Comment 190 for bug 1690085

Revision history for this message
In , sfearghail (sfearghail-linux-kernel-bugs) wrote :

Just to add more as I've been following along ever since this 1st happened to me about 6 days ago. To preface I am running Debian 9 with 4.13 kernel from backports. I went several days after upgrade from 4.12 with a very idle Ryzen 1700 and didn't have any issues. I did have 2 qemu-kvm VM's running, and they are also mostly idle. I encountered the soft lock CPU bug out of the blue on the Nov 15th while not doing anything interactive with the system.

I'm now running 6 VM's on this system as it was a replacement for an old Intel system. I simply cannot have this thing crashing on me unattended, especially while I am remote.

Here are the measures I took, and frankly I don't really know if it's going to prevent this as the system simply hasn't been up long enough.

Board: Gigabyte GA-AB350-GAMING 3
Bios version: F7

Disabled Global C-State Control in bios. The manual also says there should be a C6 Mode in bios, however it simply doesn't exist.

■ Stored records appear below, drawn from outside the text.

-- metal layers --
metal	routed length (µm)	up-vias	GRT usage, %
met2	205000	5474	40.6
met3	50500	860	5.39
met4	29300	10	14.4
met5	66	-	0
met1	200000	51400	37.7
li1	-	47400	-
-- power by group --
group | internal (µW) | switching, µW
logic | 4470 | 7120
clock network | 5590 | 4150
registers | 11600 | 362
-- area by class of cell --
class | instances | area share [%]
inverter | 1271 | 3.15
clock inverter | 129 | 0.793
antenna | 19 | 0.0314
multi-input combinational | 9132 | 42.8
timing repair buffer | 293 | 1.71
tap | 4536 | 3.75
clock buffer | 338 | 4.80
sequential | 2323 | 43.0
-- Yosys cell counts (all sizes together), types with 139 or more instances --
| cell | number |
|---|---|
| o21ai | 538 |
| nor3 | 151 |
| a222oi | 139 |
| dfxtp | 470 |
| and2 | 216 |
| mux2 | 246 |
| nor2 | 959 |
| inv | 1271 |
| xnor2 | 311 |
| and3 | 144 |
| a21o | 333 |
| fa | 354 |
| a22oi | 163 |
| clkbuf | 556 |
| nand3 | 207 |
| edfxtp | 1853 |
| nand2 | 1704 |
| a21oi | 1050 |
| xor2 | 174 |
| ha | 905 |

Disabled AMD Cool&Quiet in bios.

Further issued a disable of C6 via the zenstate.py script upon boot up in systemd as I wasn't certain what the difference is between Package and Core.

# zenstates.py -l
P0 - Enabled - FID = 78 - DID = 8 - VID = 3A - Ratio = 30.00 - vCore = 1.18750
P1 - Enabled - FID = 87 - DID = A - VID = 50 - Ratio = 27.00 - vCore = 1.05000
P2 - Enabled - FID = 7C - DID = 10 - VID = 6C - Ratio = 15.50 - vCore = 0.87500
P3 - Disabled
P4 - Disabled
P5 - Disabled
P6 - Disabled
P7 - Disabled
C6 State - Package - Disabled
C6 State - Core - Disabled

Question for clarification. Does CONFIG_RCU_NOCB_CPU need to be set to yes in kernel to be able to use the boot parameter? I get the impression that the boot parameter doesn't actually do anything unless kernel option is configured.